Hiszpania ogra Ukrainę
Największy plus Ukraińców? Andrij Szewczenko, który „ogarnął” dość średnią kadrę i zrobił z niej całkiem nieźle funkcjonujący organizm. Największy minus? Że Szewczenko siedzi w garniaku na ławce, a nie hasa po boisku. Brutalne, ale prawdziwe, bo w meczu z Hiszpanami zdecydowanie bardziej przydałby się Szewczenko napastnik. Obydwa zespoły notują co prawda podobną passę bez porażki, jednak wystarczy spojrzeć na historię bezpośrednich starć i faworyta już znamy.
- 4 z rzędu wygrane Hiszpanii
- 3 z rzędu do zera
- 5/5 meczów, w których Hiszpanie strzelali Ukraińcom bramkę
Słowenia zwycięży z Mołdawią
Ach, Słowenia. Damjan Bohar, Sasza Żivec, Erik Janża… Kilka znanych twarzy tu uświadczymy. I coś czujemy, że dwóch pierwszych dżentelmenów może dziś sobie poużywać. Wiadomo, że Mołdawia to trzecia kategoria europejskiego futbolu.

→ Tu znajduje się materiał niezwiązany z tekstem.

File: config.mk
export PLATFORM = sky130hd
export DESIGN_NAME = vend_ctrl_param
export DESIGN_NICKNAME = d
export VERILOG_FILES = /design/src/rtl/vend_ctrl_param.sv
export SDC_FILE = /design/constraint.sdc
export NUM_CORES = 1
export LEC_CHECK = 0
export CELL_PAD_IN_SITES_DETAIL_PLACEMENT = 0
export CELL_PAD_IN_SITES_GLOBAL_PLACEMENT = 1
export CORE_MARGIN = 2
export CORE_UTILIZATION = 43
export CTS_CLUSTER_SIZE = 8
export DETAILED_ROUTE_END_ITERATION = 6
export GPL_TIMING_DRIVEN = 0
export PLACE_DENSITY_LB_ADDON = 0.1
export SLEW_MARGIN = 5
export SYNTH_ARGS = -nofsm -noshare
export SYNTH_HDL_FRONTEND = slang
export SYNTH_SLANG_ARGS = --single-unit
File: constraint.sdc
create_clock -name clk -period 5.3 [get_ports clk]
set_input_delay 1.06 -clock clk [delete_from_list [all_inputs] [get_ports clk]]
set_output_delay 1.06 -clock clk [all_outputs]
set_load 0.01 [all_outputs]
File: src/rtl/vend_ctrl_param.sv
// rtl/vend_ctrl_param.sv - multi-item vending controller with price table, credit ceiling and serial change
module vend_ctrl_param #(
   parameter int N_ITEMS    = 4,
   parameter int CREDIT_W   = 8,
   parameter logic [N_ITEMS*CREDIT_W-1:0] PRICES = {8'd6, 8'd5, 8'd4, 8'd3},
   parameter int MAX_CREDIT = 12,
   localparam int SEL_W     = (N_ITEMS > 1) ? $clog2(N_ITEMS) : 1
) (
   input  logic                clk,
   input  logic                reset,
   input  logic                i_coin_valid,
   input  logic [1:0]          i_coin_type,
   input  logic                i_sel_valid,
   input  logic [SEL_W-1:0]    i_sel_id,
   input  logic                i_cancel,
   output logic                o_coin_reject,
   output logic                o_sel_short,
   output logic                o_vend_valid,
   output logic [SEL_W-1:0]    o_vend_id,
   output logic                o_chg5,
   output logic                o_busy,
   output logic [CREDIT_W-1:0] o_credit
);

   localparam logic [1:0] S_IDLE   = 2'd0;
   localparam logic [1:0] S_CREDIT = 2'd1;
   localparam logic [1:0] S_VEND   = 2'd2;
   localparam logic [1:0] S_CHANGE = 2'd3;

   logic [1:0]          r_state;
   logic [CREDIT_W-1:0] r_credit;
   logic [CREDIT_W-1:0] r_refund;
   logic [SEL_W-1:0]    r_vend_id;
   logic                r_coin_reject;
   logic                r_sel_short;
   logic                r_vend_valid;
   logic                r_chg5;
   logic                r_busy;

   logic [1:0]          w_state_nx;
   logic [CREDIT_W-1:0] w_credit_nx;
   logic [CREDIT_W-1:0] w_refund_nx;
   logic [SEL_W-1:0]    w_vend_id_nx;
   logic                w_coin_reject;
   logic                w_sel_short;
   logic                w_vend;
   logic [CREDIT_W:0]   w_coin_val;
   logic [CREDIT_W:0]   w_sum;
   logic                w_coin_ok;
   logic                w_sel_in_range;
   logic [CREDIT_W-1:0] w_price;
   logic [CREDIT_W-1:0] w_price_tab [N_ITEMS];

   genvar gi;
   generate
      for (gi = 0; gi < N_ITEMS; gi++) begin : g_price
         assign w_price_tab[gi] = PRICES[gi*CREDIT_W +: CREDIT_W];
      end
   endgenerate

   always_comb begin
      w_coin_val = '0;
      case (i_coin_type)
         2'b00:   w_coin_val = (CREDIT_W+1)'(1);
         2'b01:   w_coin_val = (CREDIT_W+1)'(2);
         2'b10:   w_coin_val = (CREDIT_W+1)'(4);
         default: w_coin_val = '0;
      endcase
   end

   // Sum is one bit wider so the ceiling compare cannot be fooled by a wrap
   assign w_sum          = {1'b0, r_credit} + w_coin_val;
   assign w_coin_ok      = (i_coin_type != 2'b11) && (w_sum <= (CREDIT_W+1)'(MAX_CREDIT));
   assign w_sel_in_range = 32'(i_sel_id) < N_ITEMS;
   assign w_price        = w_sel_in_range ? w_price_tab[i_sel_id] : '0;

   always_comb begin
      w_state_nx    = r_state;
      w_credit_nx   = r_credit;
      w_refund_nx   = r_refund;
      w_vend_id_nx  = r_vend_id;
      w_coin_reject = 1'b0;
      w_sel_short   = 1'b0;
      w_vend        = 1'b0;
      case (r_state)
         S_IDLE, S_CREDIT: begin
            if (r_state == S_CREDIT && i_cancel) begin
               w_refund_nx   = r_credit;
               w_credit_nx   = '0;
               w_state_nx    = S_CHANGE;
               w_coin_reject = i_coin_valid;
            end else if (r_state == S_CREDIT && i_sel_valid && w_sel_in_range
                         && r_credit >= w_price) begin
               w_vend        = 1'b1;
               w_vend_id_nx  = i_sel_id;
               w_refund_nx   = r_credit - w_price;
               w_credit_nx   = '0;
               w_state_nx    = S_VEND;
               w_coin_reject = i_coin_valid;
            end else begin
               // A short or ignored selection does not block a coin in the same cycle
               if (i_sel_valid && (r_state == S_IDLE || w_sel_in_range))
                  w_sel_short = 1'b1;
               if (i_coin_valid) begin
                  if (w_coin_ok) begin
                     w_credit_nx = w_sum[CREDIT_W-1:0];
                     w_state_nx  = S_CREDIT;
                  end else begin
                     w_coin_reject = 1'b1;
                  end
               end
            end
         end
         S_VEND: begin
            w_coin_reject = i_coin_valid;
            w_state_nx    = (r_refund != '0) ? S_CHANGE : S_IDLE;
         end
         default: begin
            w_coin_reject = i_coin_valid;
            w_refund_nx   = r_refund - 1'b1;
            w_state_nx    = (r_refund <= CREDIT_W'(1)) ? S_IDLE : S_CHANGE;
         end
      endcase
   end

   always_ff @(posedge clk) begin
      if (reset) begin
         r_state       <= S_IDLE;
         r_credit      <= '0;
         r_refund      <= '0;
         r_vend_id     <= '0;
         r_coin_reject <= 1'b0;
         r_sel_short   <= 1'b0;
         r_vend_valid  <= 1'b0;
         r_chg5        <= 1'b0;
         r_busy        <= 1'b0;
      end else begin
         r_state       <= w_state_nx;
         r_credit      <= w_credit_nx;
         r_refund      <= w_refund_nx;
         r_vend_id     <= w_vend_id_nx;
         r_coin_reject <= w_coin_reject;
         r_sel_short   <= w_sel_short;
         r_vend_valid  <= w_vend;
         r_chg5        <= (w_state_nx == S_CHANGE);
         r_busy        <= (w_state_nx == S_VEND) || (w_state_nx == S_CHANGE);
      end
   end

   assign o_coin_reject = r_coin_reject;
   assign o_sel_short   = r_sel_short;
   assign o_vend_valid  = r_vend_valid;
   assign o_vend_id     = r_vend_id;
   assign o_chg5        = r_chg5;
   assign o_busy        = r_busy;
   assign o_credit      = r_credit;

endmodule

Mołdawianie regularnie dostają w łeb. Aktualnie trwa ich passa dziewięciu meczów bez wygranej oraz dziewięciu, w których stracili bramkę. Wpisują się w nią takie wyczyny jak:
- 0:4 z Albanią
- 0:4 z Turcją
- 0:3 z Islandią
Umówmy się, w takich okolicznościach powinniśmy pytać nie o to czy Słowenia wygra, a o to, ile Mołdawii wrzuci. Pamiętamy przecież eliminacyjne starcie Polaków ze Słoweńcami i wiemy, że coś tam kopać potrafią.